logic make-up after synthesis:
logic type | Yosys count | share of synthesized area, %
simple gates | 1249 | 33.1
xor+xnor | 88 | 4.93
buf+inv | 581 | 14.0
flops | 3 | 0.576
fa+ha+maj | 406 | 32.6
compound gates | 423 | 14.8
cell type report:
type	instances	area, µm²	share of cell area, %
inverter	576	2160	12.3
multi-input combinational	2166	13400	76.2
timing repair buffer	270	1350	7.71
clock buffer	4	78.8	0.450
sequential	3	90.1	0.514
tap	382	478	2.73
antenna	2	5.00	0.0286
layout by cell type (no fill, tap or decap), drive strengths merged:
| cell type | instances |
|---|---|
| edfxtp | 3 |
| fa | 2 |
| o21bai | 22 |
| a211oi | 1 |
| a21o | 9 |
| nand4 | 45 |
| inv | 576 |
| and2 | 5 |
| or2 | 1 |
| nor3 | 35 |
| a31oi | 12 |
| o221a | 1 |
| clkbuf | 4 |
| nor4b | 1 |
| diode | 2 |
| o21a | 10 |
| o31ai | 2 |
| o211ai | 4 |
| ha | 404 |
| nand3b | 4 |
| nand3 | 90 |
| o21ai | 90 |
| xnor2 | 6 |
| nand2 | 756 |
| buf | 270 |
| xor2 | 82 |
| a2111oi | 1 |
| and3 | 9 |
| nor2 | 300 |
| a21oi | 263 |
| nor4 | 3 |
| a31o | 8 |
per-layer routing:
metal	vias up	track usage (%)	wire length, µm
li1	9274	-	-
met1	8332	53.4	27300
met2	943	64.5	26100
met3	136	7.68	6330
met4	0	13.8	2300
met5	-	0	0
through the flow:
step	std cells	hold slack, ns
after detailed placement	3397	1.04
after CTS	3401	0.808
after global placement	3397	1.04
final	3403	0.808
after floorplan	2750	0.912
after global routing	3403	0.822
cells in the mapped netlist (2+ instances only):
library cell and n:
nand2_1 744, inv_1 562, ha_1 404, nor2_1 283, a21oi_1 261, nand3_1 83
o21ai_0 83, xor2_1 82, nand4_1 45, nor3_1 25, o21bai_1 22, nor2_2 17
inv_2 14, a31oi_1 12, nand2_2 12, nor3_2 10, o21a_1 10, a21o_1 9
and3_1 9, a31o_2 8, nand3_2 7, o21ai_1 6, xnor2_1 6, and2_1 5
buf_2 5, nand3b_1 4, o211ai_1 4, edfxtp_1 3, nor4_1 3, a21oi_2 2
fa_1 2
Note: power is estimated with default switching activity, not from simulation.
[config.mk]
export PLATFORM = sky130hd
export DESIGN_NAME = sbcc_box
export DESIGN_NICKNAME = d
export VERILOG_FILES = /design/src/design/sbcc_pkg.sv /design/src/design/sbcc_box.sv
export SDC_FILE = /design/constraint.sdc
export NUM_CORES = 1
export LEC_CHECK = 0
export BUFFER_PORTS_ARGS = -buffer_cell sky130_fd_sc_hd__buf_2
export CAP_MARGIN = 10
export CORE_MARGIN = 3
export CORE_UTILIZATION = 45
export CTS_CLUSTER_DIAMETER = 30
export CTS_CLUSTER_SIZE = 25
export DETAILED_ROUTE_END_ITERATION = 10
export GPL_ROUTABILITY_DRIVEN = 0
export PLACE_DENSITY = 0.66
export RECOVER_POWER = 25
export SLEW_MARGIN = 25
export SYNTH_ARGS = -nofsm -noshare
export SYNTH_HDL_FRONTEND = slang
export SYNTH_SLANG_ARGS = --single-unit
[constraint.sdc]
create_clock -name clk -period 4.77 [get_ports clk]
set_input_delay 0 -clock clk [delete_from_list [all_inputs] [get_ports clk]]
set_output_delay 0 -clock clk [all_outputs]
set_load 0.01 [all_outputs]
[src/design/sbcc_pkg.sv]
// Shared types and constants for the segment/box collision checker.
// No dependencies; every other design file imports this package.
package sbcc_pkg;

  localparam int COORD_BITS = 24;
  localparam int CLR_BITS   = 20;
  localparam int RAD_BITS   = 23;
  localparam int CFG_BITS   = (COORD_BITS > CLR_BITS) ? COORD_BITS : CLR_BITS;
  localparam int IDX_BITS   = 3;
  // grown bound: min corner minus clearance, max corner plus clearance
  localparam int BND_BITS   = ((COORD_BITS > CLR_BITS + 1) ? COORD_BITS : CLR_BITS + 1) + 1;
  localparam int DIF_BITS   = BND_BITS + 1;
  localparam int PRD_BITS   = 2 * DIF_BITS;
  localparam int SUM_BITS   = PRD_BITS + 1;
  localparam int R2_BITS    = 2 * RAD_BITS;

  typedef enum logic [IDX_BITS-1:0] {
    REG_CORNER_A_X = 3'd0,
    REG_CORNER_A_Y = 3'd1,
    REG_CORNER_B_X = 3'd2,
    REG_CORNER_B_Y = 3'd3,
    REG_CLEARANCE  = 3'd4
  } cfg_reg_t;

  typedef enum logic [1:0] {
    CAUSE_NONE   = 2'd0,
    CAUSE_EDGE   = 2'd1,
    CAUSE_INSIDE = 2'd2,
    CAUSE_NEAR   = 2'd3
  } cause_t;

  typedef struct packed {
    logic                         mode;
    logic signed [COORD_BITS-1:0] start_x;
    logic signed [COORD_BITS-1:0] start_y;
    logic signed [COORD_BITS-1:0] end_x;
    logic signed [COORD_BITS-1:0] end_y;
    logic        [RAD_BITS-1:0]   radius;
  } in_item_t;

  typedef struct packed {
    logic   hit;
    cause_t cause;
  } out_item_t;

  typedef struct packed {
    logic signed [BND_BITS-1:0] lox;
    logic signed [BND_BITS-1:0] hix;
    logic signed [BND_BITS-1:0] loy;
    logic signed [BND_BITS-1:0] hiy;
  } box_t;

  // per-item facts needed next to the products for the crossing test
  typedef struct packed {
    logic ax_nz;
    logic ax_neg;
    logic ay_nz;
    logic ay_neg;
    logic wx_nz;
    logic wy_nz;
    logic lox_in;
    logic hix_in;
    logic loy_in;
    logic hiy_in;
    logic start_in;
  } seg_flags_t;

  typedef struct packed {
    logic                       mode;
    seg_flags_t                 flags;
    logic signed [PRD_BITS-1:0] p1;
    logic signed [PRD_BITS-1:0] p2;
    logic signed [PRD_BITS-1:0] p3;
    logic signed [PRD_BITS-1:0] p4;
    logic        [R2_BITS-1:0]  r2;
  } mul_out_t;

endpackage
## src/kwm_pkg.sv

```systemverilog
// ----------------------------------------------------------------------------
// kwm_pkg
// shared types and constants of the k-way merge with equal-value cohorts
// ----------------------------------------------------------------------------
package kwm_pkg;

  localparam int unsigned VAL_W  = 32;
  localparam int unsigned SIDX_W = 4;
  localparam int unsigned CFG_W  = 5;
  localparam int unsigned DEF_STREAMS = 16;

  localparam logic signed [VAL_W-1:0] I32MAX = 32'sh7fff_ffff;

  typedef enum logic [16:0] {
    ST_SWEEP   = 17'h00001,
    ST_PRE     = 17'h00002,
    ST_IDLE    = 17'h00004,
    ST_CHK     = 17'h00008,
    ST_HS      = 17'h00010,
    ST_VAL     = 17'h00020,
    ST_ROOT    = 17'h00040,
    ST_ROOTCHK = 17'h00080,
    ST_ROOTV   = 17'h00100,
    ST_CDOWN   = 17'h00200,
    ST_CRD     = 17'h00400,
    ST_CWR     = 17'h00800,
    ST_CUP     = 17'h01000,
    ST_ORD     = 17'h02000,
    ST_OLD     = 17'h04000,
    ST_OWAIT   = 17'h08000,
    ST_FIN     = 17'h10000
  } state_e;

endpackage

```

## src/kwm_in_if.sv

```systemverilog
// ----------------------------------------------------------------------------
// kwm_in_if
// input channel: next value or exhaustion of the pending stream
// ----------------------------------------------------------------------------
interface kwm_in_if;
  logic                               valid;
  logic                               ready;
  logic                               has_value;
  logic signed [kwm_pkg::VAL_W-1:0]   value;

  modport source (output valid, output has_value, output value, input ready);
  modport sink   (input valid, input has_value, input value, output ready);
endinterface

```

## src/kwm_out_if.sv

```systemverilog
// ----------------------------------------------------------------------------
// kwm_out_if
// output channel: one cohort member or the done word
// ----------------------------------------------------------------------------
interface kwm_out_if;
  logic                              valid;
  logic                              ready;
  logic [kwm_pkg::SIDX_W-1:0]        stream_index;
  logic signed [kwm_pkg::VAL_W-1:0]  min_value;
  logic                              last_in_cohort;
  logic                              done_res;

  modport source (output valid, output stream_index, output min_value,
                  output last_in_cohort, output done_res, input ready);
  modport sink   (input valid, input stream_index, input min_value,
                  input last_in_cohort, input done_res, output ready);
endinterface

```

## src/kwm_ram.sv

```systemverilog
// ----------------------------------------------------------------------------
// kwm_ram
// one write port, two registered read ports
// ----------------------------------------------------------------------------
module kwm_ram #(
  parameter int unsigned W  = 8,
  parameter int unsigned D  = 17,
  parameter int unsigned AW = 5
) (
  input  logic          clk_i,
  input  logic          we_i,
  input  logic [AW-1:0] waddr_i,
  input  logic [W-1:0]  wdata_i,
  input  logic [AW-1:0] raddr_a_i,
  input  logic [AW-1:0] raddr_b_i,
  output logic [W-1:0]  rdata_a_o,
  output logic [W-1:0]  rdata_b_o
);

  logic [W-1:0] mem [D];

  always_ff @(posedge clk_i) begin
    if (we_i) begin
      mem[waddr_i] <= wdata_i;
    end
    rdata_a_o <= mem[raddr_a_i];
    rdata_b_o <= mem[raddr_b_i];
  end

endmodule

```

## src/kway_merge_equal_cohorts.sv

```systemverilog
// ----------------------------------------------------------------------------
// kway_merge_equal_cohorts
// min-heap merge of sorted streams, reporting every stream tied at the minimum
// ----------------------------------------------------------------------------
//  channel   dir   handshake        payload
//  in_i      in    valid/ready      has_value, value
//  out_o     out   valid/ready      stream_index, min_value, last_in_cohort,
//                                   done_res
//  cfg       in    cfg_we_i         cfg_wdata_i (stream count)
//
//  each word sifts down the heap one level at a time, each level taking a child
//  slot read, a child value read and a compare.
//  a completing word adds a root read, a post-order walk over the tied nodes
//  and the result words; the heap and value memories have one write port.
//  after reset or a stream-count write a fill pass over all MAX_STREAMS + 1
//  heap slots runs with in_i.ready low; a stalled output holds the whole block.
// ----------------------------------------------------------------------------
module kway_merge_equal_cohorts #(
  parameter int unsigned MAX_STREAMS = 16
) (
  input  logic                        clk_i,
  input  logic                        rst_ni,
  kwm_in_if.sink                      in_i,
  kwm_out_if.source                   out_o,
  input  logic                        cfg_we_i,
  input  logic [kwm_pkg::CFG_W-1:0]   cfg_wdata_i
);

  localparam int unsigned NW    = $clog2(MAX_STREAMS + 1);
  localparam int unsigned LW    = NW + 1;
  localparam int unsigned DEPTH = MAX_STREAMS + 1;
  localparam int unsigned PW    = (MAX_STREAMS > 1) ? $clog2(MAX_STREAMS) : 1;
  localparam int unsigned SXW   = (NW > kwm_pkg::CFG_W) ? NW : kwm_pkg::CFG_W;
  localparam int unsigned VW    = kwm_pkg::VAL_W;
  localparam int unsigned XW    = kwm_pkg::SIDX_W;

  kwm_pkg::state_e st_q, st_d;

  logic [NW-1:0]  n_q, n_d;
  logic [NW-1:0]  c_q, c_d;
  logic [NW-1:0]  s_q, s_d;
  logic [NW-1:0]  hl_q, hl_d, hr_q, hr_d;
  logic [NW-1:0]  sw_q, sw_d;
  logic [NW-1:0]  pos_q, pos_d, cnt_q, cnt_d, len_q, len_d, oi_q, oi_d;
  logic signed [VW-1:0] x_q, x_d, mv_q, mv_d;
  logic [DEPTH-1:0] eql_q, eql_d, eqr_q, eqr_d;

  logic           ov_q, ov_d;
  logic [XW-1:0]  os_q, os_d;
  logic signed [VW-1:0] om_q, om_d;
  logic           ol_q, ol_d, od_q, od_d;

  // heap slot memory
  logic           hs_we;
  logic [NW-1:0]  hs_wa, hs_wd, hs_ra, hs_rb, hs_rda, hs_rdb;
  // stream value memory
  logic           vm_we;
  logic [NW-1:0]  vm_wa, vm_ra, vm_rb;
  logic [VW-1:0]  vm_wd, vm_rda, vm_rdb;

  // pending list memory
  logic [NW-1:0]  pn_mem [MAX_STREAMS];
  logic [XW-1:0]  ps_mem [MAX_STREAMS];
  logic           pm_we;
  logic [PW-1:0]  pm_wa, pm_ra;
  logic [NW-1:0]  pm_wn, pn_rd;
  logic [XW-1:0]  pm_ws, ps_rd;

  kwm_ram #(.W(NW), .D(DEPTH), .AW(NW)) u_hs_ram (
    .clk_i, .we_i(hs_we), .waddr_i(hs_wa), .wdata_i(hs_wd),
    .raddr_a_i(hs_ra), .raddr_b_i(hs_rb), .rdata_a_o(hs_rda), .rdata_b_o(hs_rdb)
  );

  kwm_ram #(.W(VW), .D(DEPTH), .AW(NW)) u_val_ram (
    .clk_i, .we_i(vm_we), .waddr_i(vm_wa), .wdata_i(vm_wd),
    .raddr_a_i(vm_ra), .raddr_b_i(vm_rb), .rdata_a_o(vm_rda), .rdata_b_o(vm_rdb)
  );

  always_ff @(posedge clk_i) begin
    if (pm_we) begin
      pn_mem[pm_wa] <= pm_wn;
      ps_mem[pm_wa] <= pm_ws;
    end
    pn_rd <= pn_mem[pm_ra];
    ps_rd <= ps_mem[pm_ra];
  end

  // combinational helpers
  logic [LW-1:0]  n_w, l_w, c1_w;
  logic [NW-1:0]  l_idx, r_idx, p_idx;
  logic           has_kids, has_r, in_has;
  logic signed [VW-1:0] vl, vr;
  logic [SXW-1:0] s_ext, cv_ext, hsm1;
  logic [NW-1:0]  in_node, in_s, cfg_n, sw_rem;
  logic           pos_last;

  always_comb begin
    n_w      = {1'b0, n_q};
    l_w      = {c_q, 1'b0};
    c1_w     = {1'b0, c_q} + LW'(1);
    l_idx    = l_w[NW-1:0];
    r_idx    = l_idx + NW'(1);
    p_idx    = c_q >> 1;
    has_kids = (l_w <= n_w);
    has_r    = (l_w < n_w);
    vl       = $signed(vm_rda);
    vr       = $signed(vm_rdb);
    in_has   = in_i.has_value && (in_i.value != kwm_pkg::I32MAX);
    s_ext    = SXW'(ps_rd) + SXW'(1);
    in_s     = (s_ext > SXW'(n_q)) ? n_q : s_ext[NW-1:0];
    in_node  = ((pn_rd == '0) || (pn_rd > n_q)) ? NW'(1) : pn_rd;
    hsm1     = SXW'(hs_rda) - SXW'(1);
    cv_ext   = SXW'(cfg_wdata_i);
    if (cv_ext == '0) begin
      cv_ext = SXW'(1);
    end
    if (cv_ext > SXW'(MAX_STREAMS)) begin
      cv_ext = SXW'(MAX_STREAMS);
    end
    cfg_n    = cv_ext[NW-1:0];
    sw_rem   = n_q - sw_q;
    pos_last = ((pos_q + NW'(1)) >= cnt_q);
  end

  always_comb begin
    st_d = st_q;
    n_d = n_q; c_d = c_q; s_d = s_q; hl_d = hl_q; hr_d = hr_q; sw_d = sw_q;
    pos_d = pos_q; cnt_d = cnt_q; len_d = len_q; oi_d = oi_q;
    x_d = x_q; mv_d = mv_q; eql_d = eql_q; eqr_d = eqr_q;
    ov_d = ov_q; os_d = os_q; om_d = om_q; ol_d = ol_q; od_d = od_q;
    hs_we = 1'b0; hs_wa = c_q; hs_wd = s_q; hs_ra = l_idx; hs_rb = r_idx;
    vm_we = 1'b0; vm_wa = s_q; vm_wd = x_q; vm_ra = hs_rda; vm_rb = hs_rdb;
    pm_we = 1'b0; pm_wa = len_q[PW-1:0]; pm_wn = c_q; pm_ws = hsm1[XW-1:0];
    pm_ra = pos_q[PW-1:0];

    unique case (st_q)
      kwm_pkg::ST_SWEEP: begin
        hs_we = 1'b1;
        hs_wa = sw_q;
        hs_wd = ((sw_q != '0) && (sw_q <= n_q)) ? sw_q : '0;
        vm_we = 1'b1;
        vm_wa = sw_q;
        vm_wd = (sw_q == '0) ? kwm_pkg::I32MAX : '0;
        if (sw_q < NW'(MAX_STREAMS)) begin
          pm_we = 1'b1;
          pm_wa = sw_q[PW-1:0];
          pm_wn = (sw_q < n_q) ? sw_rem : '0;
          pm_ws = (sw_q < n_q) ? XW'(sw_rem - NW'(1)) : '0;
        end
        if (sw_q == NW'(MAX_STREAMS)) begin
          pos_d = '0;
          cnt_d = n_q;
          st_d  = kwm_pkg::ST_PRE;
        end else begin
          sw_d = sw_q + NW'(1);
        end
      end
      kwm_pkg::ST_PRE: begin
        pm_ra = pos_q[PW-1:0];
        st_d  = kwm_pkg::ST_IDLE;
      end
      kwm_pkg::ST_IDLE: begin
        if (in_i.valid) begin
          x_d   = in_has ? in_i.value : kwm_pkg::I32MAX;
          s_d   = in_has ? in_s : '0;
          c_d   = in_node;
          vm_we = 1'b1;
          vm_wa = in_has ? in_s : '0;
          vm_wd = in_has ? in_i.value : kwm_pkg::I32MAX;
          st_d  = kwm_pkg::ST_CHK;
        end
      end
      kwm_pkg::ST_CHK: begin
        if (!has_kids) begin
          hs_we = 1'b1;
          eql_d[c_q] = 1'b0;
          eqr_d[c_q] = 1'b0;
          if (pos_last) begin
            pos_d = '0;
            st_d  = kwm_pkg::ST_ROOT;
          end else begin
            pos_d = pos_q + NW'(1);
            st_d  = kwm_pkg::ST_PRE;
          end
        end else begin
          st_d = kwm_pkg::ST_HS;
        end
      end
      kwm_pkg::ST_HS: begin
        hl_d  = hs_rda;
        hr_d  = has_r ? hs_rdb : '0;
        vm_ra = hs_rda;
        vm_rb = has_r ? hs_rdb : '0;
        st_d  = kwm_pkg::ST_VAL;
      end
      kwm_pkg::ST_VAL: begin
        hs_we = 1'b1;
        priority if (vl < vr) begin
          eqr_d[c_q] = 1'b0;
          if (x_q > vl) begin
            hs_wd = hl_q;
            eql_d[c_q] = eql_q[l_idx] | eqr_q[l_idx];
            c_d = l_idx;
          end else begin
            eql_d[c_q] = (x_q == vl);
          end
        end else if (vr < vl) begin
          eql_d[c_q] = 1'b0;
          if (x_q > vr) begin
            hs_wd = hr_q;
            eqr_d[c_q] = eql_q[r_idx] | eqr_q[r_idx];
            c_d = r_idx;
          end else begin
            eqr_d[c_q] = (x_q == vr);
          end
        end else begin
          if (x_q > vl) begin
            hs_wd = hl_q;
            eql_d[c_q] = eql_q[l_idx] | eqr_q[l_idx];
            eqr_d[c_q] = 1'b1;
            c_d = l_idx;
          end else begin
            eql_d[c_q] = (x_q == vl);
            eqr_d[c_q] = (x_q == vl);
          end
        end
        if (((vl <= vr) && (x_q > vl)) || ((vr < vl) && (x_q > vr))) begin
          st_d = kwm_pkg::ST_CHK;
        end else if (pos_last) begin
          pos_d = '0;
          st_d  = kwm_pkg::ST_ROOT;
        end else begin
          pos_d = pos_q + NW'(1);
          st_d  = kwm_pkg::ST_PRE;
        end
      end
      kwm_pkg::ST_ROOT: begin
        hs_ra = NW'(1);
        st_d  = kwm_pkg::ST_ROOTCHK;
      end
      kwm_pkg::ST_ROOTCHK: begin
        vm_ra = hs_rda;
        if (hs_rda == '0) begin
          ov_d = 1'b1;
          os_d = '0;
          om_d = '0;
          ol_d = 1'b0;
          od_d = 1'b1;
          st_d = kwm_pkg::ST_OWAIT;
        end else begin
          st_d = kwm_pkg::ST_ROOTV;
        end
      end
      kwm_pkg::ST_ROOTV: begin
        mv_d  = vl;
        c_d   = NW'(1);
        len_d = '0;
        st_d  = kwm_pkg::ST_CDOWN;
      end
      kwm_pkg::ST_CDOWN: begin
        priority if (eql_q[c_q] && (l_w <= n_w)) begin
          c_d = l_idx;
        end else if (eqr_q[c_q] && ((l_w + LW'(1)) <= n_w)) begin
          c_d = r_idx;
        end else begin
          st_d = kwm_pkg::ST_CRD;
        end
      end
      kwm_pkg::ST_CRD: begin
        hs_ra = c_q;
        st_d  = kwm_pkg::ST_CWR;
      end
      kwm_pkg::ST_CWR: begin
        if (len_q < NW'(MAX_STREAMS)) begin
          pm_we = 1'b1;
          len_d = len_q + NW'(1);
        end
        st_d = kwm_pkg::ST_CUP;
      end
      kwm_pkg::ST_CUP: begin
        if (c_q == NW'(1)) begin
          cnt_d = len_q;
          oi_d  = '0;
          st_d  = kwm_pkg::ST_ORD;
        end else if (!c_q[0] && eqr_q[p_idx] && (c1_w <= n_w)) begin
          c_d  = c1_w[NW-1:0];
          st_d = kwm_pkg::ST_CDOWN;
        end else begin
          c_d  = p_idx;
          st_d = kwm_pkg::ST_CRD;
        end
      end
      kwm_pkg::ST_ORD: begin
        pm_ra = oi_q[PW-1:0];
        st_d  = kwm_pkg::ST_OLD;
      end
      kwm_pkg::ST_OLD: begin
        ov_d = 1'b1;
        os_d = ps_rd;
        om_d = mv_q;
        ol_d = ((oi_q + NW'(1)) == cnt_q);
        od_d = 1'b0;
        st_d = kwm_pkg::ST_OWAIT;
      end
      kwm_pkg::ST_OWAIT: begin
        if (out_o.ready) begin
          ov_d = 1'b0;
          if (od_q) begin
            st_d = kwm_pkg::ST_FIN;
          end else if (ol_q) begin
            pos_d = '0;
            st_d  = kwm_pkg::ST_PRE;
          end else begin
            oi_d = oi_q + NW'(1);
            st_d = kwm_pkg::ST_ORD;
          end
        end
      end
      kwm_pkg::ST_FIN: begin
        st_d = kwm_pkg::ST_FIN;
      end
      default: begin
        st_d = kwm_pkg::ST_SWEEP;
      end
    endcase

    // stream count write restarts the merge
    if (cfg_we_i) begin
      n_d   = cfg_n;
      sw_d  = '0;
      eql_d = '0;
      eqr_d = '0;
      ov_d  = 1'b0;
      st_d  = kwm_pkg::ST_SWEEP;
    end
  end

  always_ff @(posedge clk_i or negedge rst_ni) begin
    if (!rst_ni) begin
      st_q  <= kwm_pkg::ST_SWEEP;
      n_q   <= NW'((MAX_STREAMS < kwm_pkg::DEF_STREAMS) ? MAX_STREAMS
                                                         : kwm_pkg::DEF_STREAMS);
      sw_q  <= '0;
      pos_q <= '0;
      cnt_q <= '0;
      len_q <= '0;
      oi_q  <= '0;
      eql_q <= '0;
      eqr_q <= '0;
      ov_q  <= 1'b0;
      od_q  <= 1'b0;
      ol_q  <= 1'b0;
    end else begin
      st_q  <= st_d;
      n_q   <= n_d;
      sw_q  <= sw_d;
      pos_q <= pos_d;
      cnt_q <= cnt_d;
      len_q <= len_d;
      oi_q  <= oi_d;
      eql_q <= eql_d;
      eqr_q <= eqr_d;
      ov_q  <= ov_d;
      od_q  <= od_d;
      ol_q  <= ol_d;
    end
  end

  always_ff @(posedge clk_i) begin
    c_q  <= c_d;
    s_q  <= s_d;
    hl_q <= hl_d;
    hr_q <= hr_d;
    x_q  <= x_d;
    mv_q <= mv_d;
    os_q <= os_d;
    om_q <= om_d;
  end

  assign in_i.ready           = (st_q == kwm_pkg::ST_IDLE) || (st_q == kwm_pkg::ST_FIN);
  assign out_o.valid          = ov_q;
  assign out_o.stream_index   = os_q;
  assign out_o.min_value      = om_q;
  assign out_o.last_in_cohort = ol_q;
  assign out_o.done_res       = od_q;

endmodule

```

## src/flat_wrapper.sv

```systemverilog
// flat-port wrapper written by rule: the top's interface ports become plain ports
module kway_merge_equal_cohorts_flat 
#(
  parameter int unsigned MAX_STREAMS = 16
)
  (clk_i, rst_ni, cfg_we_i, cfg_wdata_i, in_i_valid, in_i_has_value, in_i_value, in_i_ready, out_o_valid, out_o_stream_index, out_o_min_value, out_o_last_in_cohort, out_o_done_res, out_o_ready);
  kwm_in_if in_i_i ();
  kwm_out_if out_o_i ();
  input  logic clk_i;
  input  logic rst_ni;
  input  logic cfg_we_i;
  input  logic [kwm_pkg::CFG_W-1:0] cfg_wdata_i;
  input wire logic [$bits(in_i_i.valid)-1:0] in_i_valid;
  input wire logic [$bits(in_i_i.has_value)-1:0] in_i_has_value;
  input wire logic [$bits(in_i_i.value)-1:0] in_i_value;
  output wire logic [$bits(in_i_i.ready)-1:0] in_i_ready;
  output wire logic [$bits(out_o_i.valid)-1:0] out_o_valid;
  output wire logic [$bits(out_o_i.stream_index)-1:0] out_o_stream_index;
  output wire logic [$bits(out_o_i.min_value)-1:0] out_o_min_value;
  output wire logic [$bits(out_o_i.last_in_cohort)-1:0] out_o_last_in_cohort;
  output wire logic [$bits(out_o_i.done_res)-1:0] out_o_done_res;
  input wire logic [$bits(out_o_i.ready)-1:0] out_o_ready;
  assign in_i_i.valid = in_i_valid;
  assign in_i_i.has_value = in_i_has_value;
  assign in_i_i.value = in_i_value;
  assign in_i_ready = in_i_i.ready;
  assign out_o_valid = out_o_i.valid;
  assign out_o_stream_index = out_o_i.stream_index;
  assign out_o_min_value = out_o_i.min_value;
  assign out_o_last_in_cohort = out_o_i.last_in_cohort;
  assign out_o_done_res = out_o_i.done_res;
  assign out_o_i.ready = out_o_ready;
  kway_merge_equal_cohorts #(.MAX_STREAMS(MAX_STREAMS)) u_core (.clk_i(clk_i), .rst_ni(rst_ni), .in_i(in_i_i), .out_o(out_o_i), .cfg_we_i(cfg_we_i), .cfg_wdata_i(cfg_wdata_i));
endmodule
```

*TASK ITEM*. Determine how many lines of the material above contain "routing", and give that number with no other words.

*TASK RESPONSE*. 2